To: Between the Lines
If it's correspondence between generals or between the general and the government, then it is public record - just as correspondence between Rummy and a current general are public records.
But a good argument could be made that since the Confederate government does not exist, then the letters belong to the owner. But then you get into whether or not the Confederacy was ever a legitimate government.
15 posted on
08/17/2005 11:53:30 AM PDT by
BostonianRightist
(I don't trust a government I can't shoot back at.)
To: BostonianRightist
Does anybody but me see this is fundamentally flawed since the confederacy was an illegal form of government and no ownership claim ought be made on that basis just as one cannot redeem confederate currency.
39 posted on
08/17/2005 12:19:26 PM PDT by
Old Professer
(As darkness is the absence of light, evil is the absence of good; innocence is blind.)
To: BostonianRightist
I agree with that.
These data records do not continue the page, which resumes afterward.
**config.mk**
```make
export PLATFORM = sky130hd
export DESIGN_NAME = ccff_chain_loader
export DESIGN_NICKNAME = d
export VERILOG_FILES = /design/src/rtl/ccff_chain_loader.sv
export SDC_FILE = /design/constraint.sdc
export NUM_CORES = 1
export LEC_CHECK = 0
export CELL_PAD_IN_SITES_DETAIL_PLACEMENT = 1
export CELL_PAD_IN_SITES_GLOBAL_PLACEMENT = 2
export CORE_MARGIN = 1
export CORE_UTILIZATION = 36
export DETAILED_ROUTE_END_ITERATION = 8
export HOLD_SLACK_MARGIN = 0.08
export PLACE_DENSITY_LB_ADDON = 0.1
export SLEW_MARGIN = 20
export SYNTH_ARGS = -nofsm -noshare
export SYNTH_HDL_FRONTEND = slang
export SYNTH_SLANG_ARGS = --single-unit
```
**constraint.sdc**
```tcl
create_clock -name prog_clk -period 2.9 [get_ports prog_clk]
set_input_delay 0.58 -clock prog_clk [delete_from_list [all_inputs] [get_ports prog_clk]]
set_output_delay 0.58 -clock prog_clk [all_outputs]
set_load 0.01 [all_outputs]
```
**src/rtl/ccff_chain_loader.sv**
```systemverilog
// ccff_chain_loader: accepts host config words over valid/ready and shifts
// them LSB-first into a ble4 configuration-flip-flop chain, with an optional
// verify pass that compares the chain tail against the re-sent stream.
module ccff_chain_loader #(
  parameter int CHAIN_LEN = 18,
  parameter int WORD_W    = 8,
  localparam int CNT_W    = $clog2(CHAIN_LEN + 1)
) (
  input  logic              prog_clk,
  input  logic              prog_rst_n,
  input  logic              start,
  input  logic              verify,
  input  logic [WORD_W-1:0] cfg_data,
  input  logic              cfg_valid,
  output logic              cfg_ready,
  output logic              ccff_head,
  output logic              ccff_shift_en,
  input  logic              ccff_tail,
  output logic              busy,
  output logic              done,
  output logic              error
);

  localparam int IDX_W = (WORD_W > 1) ? $clog2(WORD_W) : 1;

  typedef enum logic [1:0] {
    S_IDLE,
    S_FETCH,
    S_SHIFT,
    S_FIN
  } state_t;

  state_t            r_state;
  state_t            w_next;
  logic [WORD_W-1:0] r_sreg;
  logic [IDX_W-1:0]  r_bit_idx;
  logic [CNT_W-1:0]  r_total_cnt;
  logic              r_head;
  logic              r_shift_en;
  logic              r_verify;
  logic              r_error;
  logic              r_busy;

  logic w_accept;
  logic w_handshake;
  logic w_last_bit;
  logic w_word_end;
  logic w_done;

  assign w_accept    = (r_state == S_IDLE) && start;
  assign w_handshake = (r_state == S_FETCH) && cfg_valid;
  assign w_last_bit  = (r_total_cnt == CNT_W'(CHAIN_LEN - 1));
  assign w_word_end  = (r_bit_idx == IDX_W'(WORD_W - 1));
  // FIN holds until the final registered shift_en has been consumed by the chain
  assign w_done      = (r_state == S_FIN) && !r_shift_en;

  assign cfg_ready     = (r_state == S_FETCH);
  assign ccff_head     = r_head;
  assign ccff_shift_en = r_shift_en;
  assign busy          = r_busy;
  assign done          = w_done;
  assign error         = r_error;

  // State register
  always_ff @(posedge prog_clk or negedge prog_rst_n) begin
    if (!prog_rst_n) begin
      r_state <= S_IDLE;
    end else begin
      r_state <= w_next;
    end
  end

  // Next-state logic
  always_comb begin
    w_next = r_state;
    case (r_state)
      S_IDLE:  if (start) w_next = S_FETCH;
      S_FETCH: if (cfg_valid) w_next = S_SHIFT;
      S_SHIFT: begin
        if (w_last_bit) begin
          w_next = S_FIN;
        end else if (w_word_end) begin
          w_next = S_FETCH;
        end
      end
      S_FIN:   if (!r_shift_en) w_next = S_IDLE;
      default: w_next = S_IDLE;
    endcase
  end

  // Word capture, serializer, counters, status flags and verify compare
  always_ff @(posedge prog_clk or negedge prog_rst_n) begin
    if (!prog_rst_n) begin
      r_sreg      <= '0;
      r_bit_idx   <= '0;
      r_total_cnt <= '0;
      r_head      <= 1'b0;
      r_shift_en  <= 1'b0;
      r_verify    <= 1'b0;
      r_error     <= 1'b0;
      r_busy      <= 1'b0;
    end else begin
      r_shift_en <= (r_state == S_SHIFT);
      if (r_state == S_SHIFT) begin
        r_head      <= r_sreg[r_bit_idx];
        r_bit_idx   <= r_bit_idx + IDX_W'(1);
        r_total_cnt <= r_total_cnt + CNT_W'(1);
      end
      if (w_handshake) begin
        r_sreg    <= cfg_data;
        r_bit_idx <= '0;
      end
      // Tail shows the bit shifted in CHAIN_LEN shifts ago, i.e. the same
      // stream position of the previous load, so it must equal head.
      if (r_verify && r_shift_en && (ccff_tail != r_head)) begin
        r_error <= 1'b1;
      end
      if (w_accept) begin
        r_verify    <= verify;
        r_error     <= 1'b0;
        r_busy      <= 1'b1;
        r_total_cnt <= '0;
      end
      if (w_done) begin
        r_busy <= 1'b0;
      end
    end
  end

endmodule

```
# Word level (Yosys, flattened, before mapping)
# Cells that the tools add are included.
dict set report totals {
  n_memories 0
  rom_bits 0
  register_bits 23
  latch_bits 0
  word_cells 50
  mem_bits_rw 0
}
dict set report op_classes {
  div_mod_pow 0
  n_bitwise 0
  n_mul 0
  n_addsub 2
  n_reduce_logical 12
  muxes 16
  n_lt_le_gt_ge 1
  eq_ne 10
  n_shift 0
}
# operator n
set op_table {}
lappend op_table {{$mux W2} 5}
lappend op_table {{$mux W5} 2}
lappend op_table {{$pmux W2 S4} 1}
lappend op_table {{$reduce_bool A2 Y1} 4}
lappend op_table {{$mux W3} 2}
lappend op_table {{$ne A2 B2 Y1 const B} 3}
lappend op_table {{$add A5 B1 Y5 const B} 1}
lappend op_table {{$eq A5 B5 Y1 const B} 1}
lappend op_table {{$logic_and A1 B1 Y1} 5}
lappend op_table {{$mux W1} 5}
lappend op_table {{$eq A2 B2 Y1 const B} 2}
lappend op_table {{$lt A3 B4 Y1 const B} 1}
lappend op_table {{$reduce_and A4 Y1} 1}
lappend op_table {{$add A3 B1 Y3 const B} 1}
lappend op_table {{$bmux W1 S3} 1}
lappend op_table {{$eq A3 B3 Y1 const B} 1}
lappend op_table {{$ne A3 B3 Y1 const B} 1}
lappend op_table {{$eq A2 B1 Y1 const B} 1}
lappend op_table {{$logic_not A2 Y1} 1}
lappend op_table {{$logic_not A1 Y1} 1}
lappend op_table {{$ne A1 B1 Y1} 1}

# Depth between registers and ports, before layout
# Gate-level depths: netlist (run 1).
dict set report logic_depth {
  depth_word 4
  depth_mapped 5
  depth_no_buf 5
}

# Worst setup path after synthesis (run 1)
# Ideal clock, no wire load.
dict set report synth_timing {
  path_type {register -> output}
  start {register r_shift_en (netlist: ccff_shift_en)}
  end {output done}
  required_time_ps 2320
  stages_incl_launch_ff 3
  arrival_time_ps 770
  setup_slack_ps 1550
  n_path_buf 0
  cell_sequence {dfrtp_1 nand2b_1 nor2_1}
}
dict set report synth_via {
  elab_chain_len 2
}
# element line
set synth_rtl {}
lappend synth_rtl {{start: declaration} 39} ;# logic r_shift_en;
lappend synth_rtl {{start signal: assignment} 103} ;# r_shift_en <= (r_state == S_SHIFT);
lappend synth_rtl {{$logic_not A1 Y1} -}
lappend synth_rtl {{$logic_and A1 B1 Y1} 55} ;# assign w_done = (r_state == S_FIN) && !r_shift_en;
lappend synth_rtl {{end: declaration} 20} ;# output logic done,
# Every way passes these cells.

# Worst setup path in the final report (run 1)
dict set report layout_timing {
  start {register r_state[0]}
  end {output done}
}
dict set report layout_via {
  elab_chain_len 2
}
# element line
set layout_rtl {}
lappend layout_rtl {{start: declaration} 33} ;# state_t r_state;
lappend layout_rtl {{start signal: assignment} 69} ;# r_state <= w_next;
lappend layout_rtl {{$eq A2 B2 Y1} 55}
lappend layout_rtl {{$logic_and A1 B1 Y1} 55}
# Every way passes these cells.

==> summary.md, run 1 <==
| Metric | Value |
|---|---|
| Outcome | complete, but fails checks |
| Failing checks | design-rule violations |
| Fin. Hold Viols | 0 |
| Tcrit/Tclk final | 78.9% |
| Layout Area Growth over Synthesis | 21.2% |
| Drt drc | 1 |
| Post-CTS sizing | 0 |
| Die Ht | 57.5 um |
| IO buf count | 19 |
| DR vias | 760 |
| GRT overflow | 0 |
| CTS sink cnt | 23 |
| Utilization after layout | 47.5% |
| GRT Util Overall | 15.1% |
| CTS tree | yes |
| CP Data Arrival Time | 1.71 ns |
| Vias per cell | 5.28 |
| Die ar. | 3300 um^2 |
| Worst Tran Pin Value | 0.480 ns |
| Max Slew Vio Count | 0 |
| Max_cap viols | 0 |
| Pwr per Cell Area | 908 nW/um^2 |
| Skew final | 0.00499 ns |
| DRT Pass-1 Iters | 6 |
| Rows | 19 |
| Max VDD drop | 0.358 mV |
| Req. time, crit path | 2.32 ns |
| Largest net degree at the start of global routing | 24 |
| RD Place Congestion | 0.690 |
| Syn avg cell area | 11.9 um^2 |
| DRT iter0 DRCs | 19 |
| Synth unique cells | 26 |
| Worst-Skew Late Latency | 0.32 ns |
| Post-Syn Instances | 93 |
| Crit path launch type | flop |
| Initial core utilization | 39.1% |
| Antenna violations before repair | 0 |
| Layout cells sized above 1 | 16.8% |
| Setup bufs post-CTS | 0 |
| Total power | 0.00122 W |
| Detailed-route wire length per cell | 14.9 um |
| Synth warn | 0 |
| Mapped cell area | 1110 um^2 |
| FF+latch area | 576 um^2 |
| Clock Tree Buf Depth | 2 |
| Hpwl dp | 1530 um |
| Unrepaired setup endpoints after global routing | no |
| Final instance area | 1340 um^2 |
| Syn Nets | 111 |
| H-tree Lvls | 1 |
| Core region area | 2830 um^2 |
| CTS Buf Count | 3 |
| Final min period | 2.29 ns |
| Filler Cells Inserted | 313 |
| Hold WC Path Type | reg2reg |
| Die width | 57.5 um |
| Slew headroom | 68.0% |
| CTS clk-pin slew, worst paths | 0.13 ns |
| Placed Area | 1320 um^2 |
| Most frequent cells in the layout | dfrtp_1, clkdlybuf4s50_1, nand2_1, mux2_2, inv_1 |
| # IOs | 20 |
| Vias in the first global route | 769 |
| Crit path max fanout | 9 |
| Post-route ant nets | 0 |
| Seq/Total Area, Yosys | 52.0% |
| Final Setup Violations | 0 |
| CTS root buf | clkbuf_4 |
| Critical setup path kind | reg2out |
| Most common cell after layout, fill and taps aside | dfrtp_1 |
| Global-route wire length before repair | 3660 um |
| #FFs+latches synth | 23 |
| Hold_buf cts | 0 |
| Final net count | 132 |
| LEAKAGE | 0.613 nW |
| Multi-input logic area | 477 um^2 |
| Fmax | 437 MHz |
| Final WL | 2150 um |
| Crit path capture type | output port |
| N_diodes | 0 |
| Setup TNS | 0 ns |
==> worst max-delay path, stage by stage (launching register included) <==
cell and delay (ns):
dfrtp_1 0.56, nand2b_1 0.14, nor2_1 0.14, clkdlybuf4s50_1 0.55
==> routing by layer <==
metal  track usage (%)  up-vias  wire, um
met1              20.2      369      1050
met4              8.36        0        40
met5                 0        -         0
met2              22.9       21       954
met3              2.95        3       103
li1                  -      367         -
==> per-stage QoR <==
step,setup slack [ns],hold slack (ns),instances
global placement,0.983,0.491,140
finish,0.613,0.521,144
floorplan,1.55,0.284,93
detailed placement,0.952,0.496,140
global route,0.482,0.545,144
CTS,0.601,0.528,144
==> synth_stat cells <==
cell      number  area, um^2
dfrtp_1       23         576
nand2_1       10        37.5
mux2_2         9         101
inv_1          7        26.3
mux2i_1        5        50.1
nand3_1        5        25.0
o21ai_0        5        25.0
ha_1           4        50.1
xor2_1         3        26.3
buf_2          2        10.0
nand2b_1       2        12.5
nor2_1         2        7.51
o21bai_1       2        15.0
o311ai_0       2        17.5
a211oi_1       1        7.51
a31o_2         1        8.76
a31oi_1        1        6.26
buf_4          1        7.51
buf_6          1        11.3
mux4_2         1        22.5
nand3b_4       1        20.0
nor2b_1        1        6.26
nor3b_2        1        12.5
nor4bb_1       1        10.0
o21ai_2        1        8.76
o22ai_1        1        6.26
==> cell type report <==
class | instances | area share, %
Multi-Input combinational cell | 59 | 35.5
Inverter | 7 | 1.96
Clock inverter | 1 | 0.373
Tap cell | 31 | 2.89
Sequential cell | 23 | 42.9
Timing Repair Buffer | 20 | 14.7
Clock buffer | 3 | 1.68
==> registers in the layout (all words and copies together), names as in the netlist <==
register / count
r_sreg: 8
r_total_cnt: 5
r_bit_idx: 3
r_state: 2
busy: 1
ccff_head: 1
ccff_shift_en: 1
error: 1
r_verify: 1
==> kinds of logic (layout without fill, tap and decap cells) <==
family	after synthesis	in the layout	share of synthesized area, %
flops	23	23	52.0
simple gates	23	23	11.9
mux	15	15	15.7
compound gates	14	14	8.59
buf+inv	11	31	4.97
fa+ha+maj	4	4	4.52
xor+xnor	3	3	2.37
==> worst paths after layout <==
check / start / end / slack, ns / cells past startpoint
worst max-delay path: r_state[0] / done / 0.61 / 3
worst min-delay path: r_sreg[6] / r_sreg[6] / 0.52 / 1
worst max register to register: r_state[0] / r_total_cnt[2] / 1.24 / 4
worst min register to register: r_sreg[6] / r_sreg[6] / 0.52 / 1
max in group asynchronous: prog_rst_n / ccff_shift_en / 2.07 / 2
min in group asynchronous: prog_rst_n / r_sreg[2] / 0.60 / 2
==> where the power goes <==
group	leakage [nW]	switching, W	total (W)	internal, W
sequential	0.287	0.000131	0.000584	0.000453
combinational	0.308	0.000210	0.000483	0.000273
clock	0.0177	0.0000998	0.000152	0.0000517
total	0.613	0.000441	0.00122	0.000778
Power figures use the tool's default switching activity.
==> run 2: changes to the inputs <==
--- a/config.mk
+++ b/config.mk
@@ -8,7 +8,7 @@
 export CELL_PAD_IN_SITES_DETAIL_PLACEMENT = 1
 export CELL_PAD_IN_SITES_GLOBAL_PLACEMENT = 2
 export CORE_MARGIN = 1
-export CORE_UTILIZATION = 36
+export CORE_UTILIZATION = 33
 export DETAILED_ROUTE_END_ITERATION = 8
 export HOLD_SLACK_MARGIN = 0.08
 export PLACE_DENSITY_LB_ADDON = 0.1
==> constraint.sdc (replaced) <==
create_clock -name prog_clk -period 2.3 [get_ports prog_clk]
set_input_delay 0.46 -clock prog_clk [delete_from_list [all_inputs] [get_ports prog_clk]]
set_output_delay 0.46 -clock prog_clk [all_outputs]
set_load 0.01 [all_outputs]
==> run 2 against run 1 <==
  * The run now ends clean
  * Setup slack worse by 0.38 ns
  * Routed wire length grew 1.3%
  * First-iteration DRC count fell by 68%
  * Register-to-register slack lost 0.49 ns
  * Die area rose by 8.8%
  * Clock power up 24%
  * Total power grew 25%
  * Combinational power increased by 24%
  * Global-route usage decreased by 0.084 points
==> summary.md, run 2 (same netlist as run 1, synthesis figures left out) <==
| Metric | Value |
|---|---|
| Slew headroom | 70.2% (+2.2 points) |
| Skew final | 0.00795 ns (+0.00296 ns) |
| CTS Buf Count | 3 (unchanged) |
| DRT Pass-1 Iters | 4 (-2) |
| Req. time, crit path | 1.84 ns (-0.48 ns) |
| Detailed-route wire length per cell | 13.8 um (-7.1%) |
| Crit path launch type | flop |
| Max Slew Vio Count | 0 (unchanged) |
| Setup TNS | 0 ns (unchanged) |
| CTS root buf | clkbuf_4 |
| Core region area | 3130 um^2 (+11%) |
| Worst reg2reg path startpoint | r_bit_idx[0] |
| Layout Area Growth over Synthesis | 22.8% |
| Vias in the first global route | 816 (+6.1%) |
| Final net count | 132 (unchanged) |
| Final min period | 2.07 ns |
| Critical path, cell by cell | nand2b_1 > nor2_1 > clkdlybuf4s50_1 |
| R2R cell count | 4 (unchanged) |
| CP Data Arrival Time | 1.61 ns (-0.10 ns) |
| IO buf count | 19 (unchanged) |
| Drt drc | 0 (-1) |
| Setup bufs post-CTS | 0 (unchanged) |
| RD Place Congestion | 0.686 (-0.58%) |
| Largest Register | r_sreg |
| CTS sink cnt | 23 (unchanged) |
| Crit path capture type | output port |
| Max_cap viols | 0 (unchanged) |
| Post-route ant nets | 0 (unchanged) |
| Final Non-Filler Cells | 157 (+9.0%) |
| Initial core utilization | 35.4% (-3.7 points) |
| Largest net degree at the start of global routing | 24 (unchanged) |
| DR vias | 750 (-1.3%) |
| Reg-to-reg slack, setup | 0.75 ns (-0.49 ns) |
| Pwr per Cell Area | 1120 nW/um^2 (+23%) |
| Hold WC Path Type | in2async |
| Final WL | 2170 um (+1.3%) |
| Placed Cells | 153 (+9.3%) |
| Slowest cell on crit path | clkdlybuf4s50_1 |
| Sum of buffers and inverters on the critical path | 1 (unchanged) |
| Max incr delay on CP | 0.55 ns (about the same) |
| GRT Util Overall | 15.0% (-0.084 points) |
| Filler Cells Inserted | 358 (+14%) |
| CTS clk-pin slew, worst paths | 0.13 ns (about the same) |
| DRT iter0 DRCs | 6 (-13) |
| Largest regs | r_sreg x8, r_total_cnt x5, r_bit_idx x3 |
| CP delay by family, top | buffers and inverters |
| Most common cell after layout, fill and taps aside | dfrtp_1 |
| Vias per cell | 4.78 (-9.5%) |
| Outcome | finished clean |
| # IOs | 20 (unchanged) |
| H-tree Lvls | 1 (unchanged) |
| Layout cells sized above 1 | 17.7% (+0.88 points) |
| Die width | 59.9 um (+4.3%) |
| Antenna violations before repair | 0 (unchanged) |
| Critical setup path kind | reg2out |
| Max reg flops | 8 (unchanged) |
| Worst Tran Pin Value | 0.448 ns (-0.0323 ns) |
| Most frequent cells in the layout | dfrtp_1, clkdlybuf4s50_1, nand2_1, mux2_2, inv_1 |
| Unrepaired setup endpoints after global routing | no |
| Tcrit/Tclk final | 90.1% |
| Rows | 20 (+1) |
| Final Setup Violations | 0 (unchanged) |
| GRT overflow | 0 (unchanged) |
| Fin. Hold Viols | 0 (unchanged) |
| Worst-Skew Late Latency | 0.31 ns (about the same) |
| Global-route wire length before repair | 3750 um (+2.5%) |
| Max VDD drop | 0.585 mV (+64%) |
| Crit path max fanout | 9 (unchanged) |
| CTS tree | yes |
| Fmax | 483 MHz |
| Die Ht | 59.9 um (+4.3%) |
| LEAKAGE | 0.612 nW (-0.18%) |
| Clock Tree Buf Depth | 2 (unchanged) |
| RR Endpoint | r_state[0] |
| N_diodes | 0 (unchanged) |
| Die ar. | 3590 um^2 (+8.8%) |
| Hpwl dp | 1610 um (+5.0%) |
==> run 2: cell counts in the layout (fill, tap and decap cells not counted) <==
No cell type changed its count.
==> run 2: cell type report <==
cell class | instances | area, um^2 | area share [%]
Clock inverter | 1 | 5.00 | 0.368
Clock buffer | 3 | 22.5 | 1.66
Tap cell | 44 | 55.1 | 4.05
Timing Repair Buffer | 20 | 198 | 14.5
Sequential cell | 23 | 577 | 42.4
Inverter | 7 | 26.3 | 1.93
Multi-Input combinational cell | 59 | 477 | 35.1
==> run 2: worst register-to-register path: cells and delay by family (launching register included) <==
kind / cells / cell delay (ns)
flip-flops: 1 / 0.51
AO/OA/AOI/OAI: 2 / 0.47
adder cells (fa/ha/maj): 2 / 0.45
==> run 2: worst max-delay path by stage <==
stage | start | endpoint | slack (ns) | depth (start not counted)
after floorplan | r_bit_idx[1] | r_state[0] | 1.03 | 4
after global placement | start | r_verify | 0.51 | 3
after detailed placement | r_state[0] | done | 0.49 | 3
after CTS | r_state[0] | done | 0.10 | 3
after global routing | r_state[0] | done | 0.08 | 3
final | r_state[0] | done | 0.23 | 3
==> run 2: per-layer routing <==
layer  up-vias  track usage, %  routed length [um]
li1        360               -                   -
met1       373            15.8                 887
met2        12            27.6                1170
met3         5            4.55                  77
met4         0            5.98                  39
met5         -               0                   0
==> run 2: report_power, final <==
group	internal [W]	total, W	switching, W
Sequential	0.000574	0.000735	0.000161
Clock	0.0000651	0.000188	0.000122
Combinational	0.000344	0.000600	0.000256
Total	0.000983	0.00152	0.000539
==> run 2: through the flow <==
step	total power (W)	util, %	worst slack (ns)	instance area (um^2)	hold slack, ns
after floorplan	0.00115	-	1.03	1110	0.164
after global placement	0.00133	42.6	0.506	1330	0.487
after detailed placement	0.00137	42.6	0.488	1330	0.496
after CTS	0.00156	43.4	0.100	1360	0.490
after global routing	0.00167	43.5	0.0766	1360	0.505
final	0.00152	43.5	0.229	1360	0.492
==> run 2: timing repair <==
action | CTS | global route
hold buffers | 0 | 0
setup endpoints to repair | 0 | 1
gates resized for setup | 0 | 1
The former state was part of another government that no longer exists. It was a legitmate government unto itself.
59 posted on
08/17/2005 1:26:49 PM PDT by
auntyfemenist
(Show me your papers...)
To: BostonianRightist
Gee, Bostonian, I guess that if I receive a letter from the President of any public official about anything it is declared public property.
POOP!!!!
If something is addressed to you it becomes your property, not the governments. Of course, if FDR hadn't opened his Library to house his documents thus setting precedent, we wouldn't have this problem.
Papers that are passed from generation to generation in one family belong to that family. They are no different than the oil lamp or mixing bowl or Bible or letters that have come through my family since before and after the Civil War. If we want the government to have them, we will donate them, just like other families have done and presumably what others will do.